Wyniki wyborów 2020. Czeka nas fala protestów? Eksperci wątpią w ich skuteczność

Bojowe zapowiedzi polityków opozycji pojawiły się tuż po ogłoszeniu pierwszych wyników sondażowych wyborów prezydenckich. Zapowiadali, że będą dopatrywać się nieprawidłowości w głosowaniu i składać protesty wyborcze. To samo deklaruje część Polaków głosujących za granicą. Eksperci jednak oceniają, że protesty nie wpłyną na wynik wyborów.

Wyniki wyborów 2020. Politycy opozycji zapowiadają protesty wyborcze
Źródło zdjęć: © PAP
Piotr Barejka

Po ogłoszeniu pierwszych wyników sondażowych wciąż nie było wiadomo, kto wygrał wybory prezydenckie. Wiadomo było jednak, że różnica pomiędzy Andrzejem Dudą a Rafałem Trzaskowskim będzie minimalna. Już wtedy politycy opozycji zapowiadali, że przyjrzą się wszystkim sygnałom o nieprawidłowościach podczas głosowania. I jeśli ich się dopatrzą, to będą składać protesty wyborcze.

- Wiemy o licznych nieprawidłowościach, nie tylko w Polsce, ale też na całym świecie. To, co stało się, jeśli chodzi o głosowanie Polonii, to rzeczywiście wyjątkowy skandal. Setki tysięcy Polaków zostało pozbawionych prawa do głosowania przez tę władzę - mówił Wirtualnej Polsce Cezary Tomczyk, szef sztabu Trzaskowskiego.

Podobnie wypowiadali się w inni sztabowcy. Sławomir Nitras stwierdził, że ma podejrzenia co do przejrzystości liczenia głosów. Również Marcin Kierwiński mówił o "poważnych przesłankach", które zgłaszali mężowie zaufania. - Osoba przychodziła do lokalu wyborczego zagłosować, nagle okazywało się, że nie może podpisać odbioru karty, ponieważ ktoś już wcześniej podpisał. Może to były pomyłki, ja w pomyłki nie wierzę - stwierdził.

Wyniki wyborów 2020. Czasu na protesty mniej niż zwykle

Prawo do złożenia protestu wyborczego ma każdy uprawniony do głosowania obywatel. Czy jednak w obecnej sytuacji może to coś zmienić? Eksperci mają w tej kwestii wątpliwości. - Jeżeli ktoś uzna, że są przesłanki, to powinien złożyć protest. Ale wątpię, żeby naruszenie przepisów ordynacji, czy przestępstwo przeciwko wyborom, mogło mieć wpływ na wynik wyborów - ocenia w rozmowie z WP profesor Marek Chmaj.
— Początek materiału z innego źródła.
## src/rtl/button_debouncer_if.sv

```systemverilog
// Button debouncer signal bundle: raw button level in, debounced level and
// one-cycle press pulse out. Clock and reset stay plain ports on the module.
interface button_debouncer_if;
    logic btn_in;
    logic level_out;
    logic pulse_out;

    modport master (
        output btn_in,
        input  level_out,
        input  pulse_out
    );

    modport slave (
        input  btn_in,
        output level_out,
        output pulse_out
    );
endinterface

```

## src/rtl/button_debouncer.sv

```systemverilog
// Debounces a raw button through a 2-flop synchronizer and a LOW/WAIT_HIGH/HIGH/WAIT_LOW FSM.
// Define BUTTON_DEBOUNCER_AUTO_REPEAT_EN to add auto-repeat pulses while the button is held.
module button_debouncer #(
    parameter int SIZE          = 8,
    parameter int STABLE_CYCLES = 4,
    parameter int REPEAT_DELAY  = 16,
    parameter int REPEAT_PERIOD = 8
) (
    input  logic               clk,
    input  logic               reset,
    button_debouncer_if.slave  bus
);

    localparam logic [1:0] ST_LOW       = 2'd0;
    localparam logic [1:0] ST_WAIT_HIGH = 2'd1;
    localparam logic [1:0] ST_HIGH      = 2'd2;
    localparam logic [1:0] ST_WAIT_LOW  = 2'd3;

    // The sample that leaves LOW/HIGH is the first of the STABLE_CYCLES run,
    // so the wait states finish once cnt reaches STABLE_CYCLES-1.
    localparam logic [SIZE-1:0] LAST_CNT = SIZE'(STABLE_CYCLES - 1);
    localparam bit              SINGLE   = (STABLE_CYCLES == 1);

    logic            sync1_q, sync2_q;
    logic            btn_sync;
    logic [1:0]      state_q, state_d;
    logic [SIZE-1:0] cnt_q, cnt_d;
    logic            level_q, level_d;
    logic            pulse_q, pulse_d;
    logic            pulse_entry;
    logic            enter_high;
    logic            rpt_fire;

    assign btn_sync = sync2_q;

    always_comb begin
        state_d     = state_q;
        cnt_d       = cnt_q;
        level_d     = level_q;
        pulse_entry = 1'b0;
        enter_high  = 1'b0;
        case (state_q)
            ST_LOW: begin
                level_d = 1'b0;
                if (btn_sync) begin
                    if (SINGLE) begin
                        state_d     = ST_HIGH;
                        level_d     = 1'b1;
                        pulse_entry = 1'b1;
                        enter_high  = 1'b1;
                    end else begin
                        state_d = ST_WAIT_HIGH;
                        cnt_d   = SIZE'(1);
                    end
                end
            end
            ST_WAIT_HIGH: begin
                if (!btn_sync) begin
                    state_d = ST_LOW;
                end else if (cnt_q >= LAST_CNT) begin
                    state_d     = ST_HIGH;
                    level_d     = 1'b1;
                    pulse_entry = 1'b1;
                    enter_high  = 1'b1;
                end else if (cnt_q != '1) begin
                    cnt_d = cnt_q + 1'b1;
                end
            end
            ST_HIGH: begin
                level_d = 1'b1;
                if (!btn_sync) begin
                    if (SINGLE) begin
                        state_d = ST_LOW;
                        level_d = 1'b0;
                    end else begin
                        state_d = ST_WAIT_LOW;
                        cnt_d   = SIZE'(1);
                    end
                end
            end
            ST_WAIT_LOW: begin
                if (btn_sync) begin
                    // Glitch on release: back to HIGH silently, repeat timing restarts.
                    state_d    = ST_HIGH;
                    enter_high = 1'b1;
                end else if (cnt_q >= LAST_CNT) begin
                    state_d = ST_LOW;
                    level_d = 1'b0;
                end else if (cnt_q != '1) begin
                    cnt_d = cnt_q + 1'b1;
                end
            end
            default: begin
                state_d = ST_LOW;
                level_d = 1'b0;
            end
        endcase
    end

`ifdef BUTTON_DEBOUNCER_AUTO_REPEAT_EN
    localparam logic [SIZE-1:0] DELAY_LIM  = SIZE'(REPEAT_DELAY);
    localparam logic [SIZE-1:0] PERIOD_LIM = SIZE'(REPEAT_PERIOD);

    logic [SIZE-1:0] rpt_q, rpt_d;
    logic [SIZE-1:0] rpt_inc;
    logic [SIZE-1:0] rpt_lim;
    logic            rpt_first_q, rpt_first_d;

    assign rpt_inc = rpt_q + 1'b1;
    assign rpt_lim = rpt_first_q ? DELAY_LIM : PERIOD_LIM;

    always_comb begin
        rpt_d       = rpt_q;
        rpt_first_d = rpt_first_q;
        rpt_fire    = 1'b0;
        if (enter_high) begin
            rpt_d       = '0;
            rpt_first_d = 1'b1;
        end else if (state_q == ST_HIGH && state_d == ST_HIGH) begin
            if (rpt_inc == rpt_lim) begin
                // Hold off one cycle rather than emit back-to-back pulses.
                if (!pulse_q) begin
                    rpt_fire    = 1'b1;
                    rpt_d       = '0;
                    rpt_first_d = 1'b0;
                end
            end else begin
                rpt_d = rpt_inc;
            end
        end else begin
            rpt_d       = '0;
            rpt_first_d = 1'b1;
        end
    end

    always_ff @(posedge clk) begin
        if (reset) begin
            rpt_q       <= '0;
            rpt_first_q <= 1'b1;
        end else begin
            rpt_q       <= rpt_d;
            rpt_first_q <= rpt_first_d;
        end
    end
`else
    logic unused_repeat_cfg;

    assign rpt_fire          = 1'b0;
    // Repeat parameters and HIGH-entry strobe only matter with auto-repeat built in.
    assign unused_repeat_cfg = ^{enter_high, SIZE'(REPEAT_DELAY), SIZE'(REPEAT_PERIOD)};
`endif

    assign pulse_d = pulse_entry | rpt_fire;

    always_ff @(posedge clk) begin
        if (reset) begin
            sync1_q <= 1'b0;
            sync2_q <= 1'b0;
            state_q <= ST_LOW;
            cnt_q   <= '0;
            level_q <= 1'b0;
            pulse_q <= 1'b0;
        end else begin
            sync1_q <= bus.btn_in;
            sync2_q <= sync1_q;
            state_q <= state_d;
            cnt_q   <= cnt_d;
            level_q <= level_d;
            pulse_q <= pulse_d;
        end
    end

    assign bus.level_out = level_q;
    assign bus.pulse_out = pulse_q;

endmodule

```

## src/flat_wrapper.sv

```systemverilog
// flat-port wrapper written by rule: the top's interface ports become plain ports
module button_debouncer_flat 
#(
    parameter int SIZE          = 8,
    parameter int STABLE_CYCLES = 4,
    parameter int REPEAT_DELAY  = 16,
    parameter int REPEAT_PERIOD = 8
)
  (clk, reset, bus_btn_in, bus_level_out, bus_pulse_out);
  button_debouncer_if bus_i ();
  input  logic clk;
  input  logic reset;
  input wire logic [$bits(bus_i.btn_in)-1:0] bus_btn_in;
  output wire logic [$bits(bus_i.level_out)-1:0] bus_level_out;
  output wire logic [$bits(bus_i.pulse_out)-1:0] bus_pulse_out;
  assign bus_i.btn_in = bus_btn_in;
  assign bus_level_out = bus_i.level_out;
  assign bus_pulse_out = bus_i.pulse_out;
  button_debouncer #(.SIZE(SIZE), .STABLE_CYCLES(STABLE_CYCLES), .REPEAT_DELAY(REPEAT_DELAY), .REPEAT_PERIOD(REPEAT_PERIOD)) u_core (.clk(clk), .reset(reset), .bus(bus_i));
endmodule
```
- Różnica między kandydatami jest spora, zatem skuteczność takiego protestu wyborczego pewnie będzie niewielka - dodaje. I zauważa, że termin na złożenie protestu jest wyjątkowo krótki. - Ale jeżeli ktoś ma przesłanki, to na pewno wyrobi się w ciągu trzech dni. Chociaż osobiście uważam, że to termin zbyt krótki. Powinien to być przynajmniej tydzień - stwierdza.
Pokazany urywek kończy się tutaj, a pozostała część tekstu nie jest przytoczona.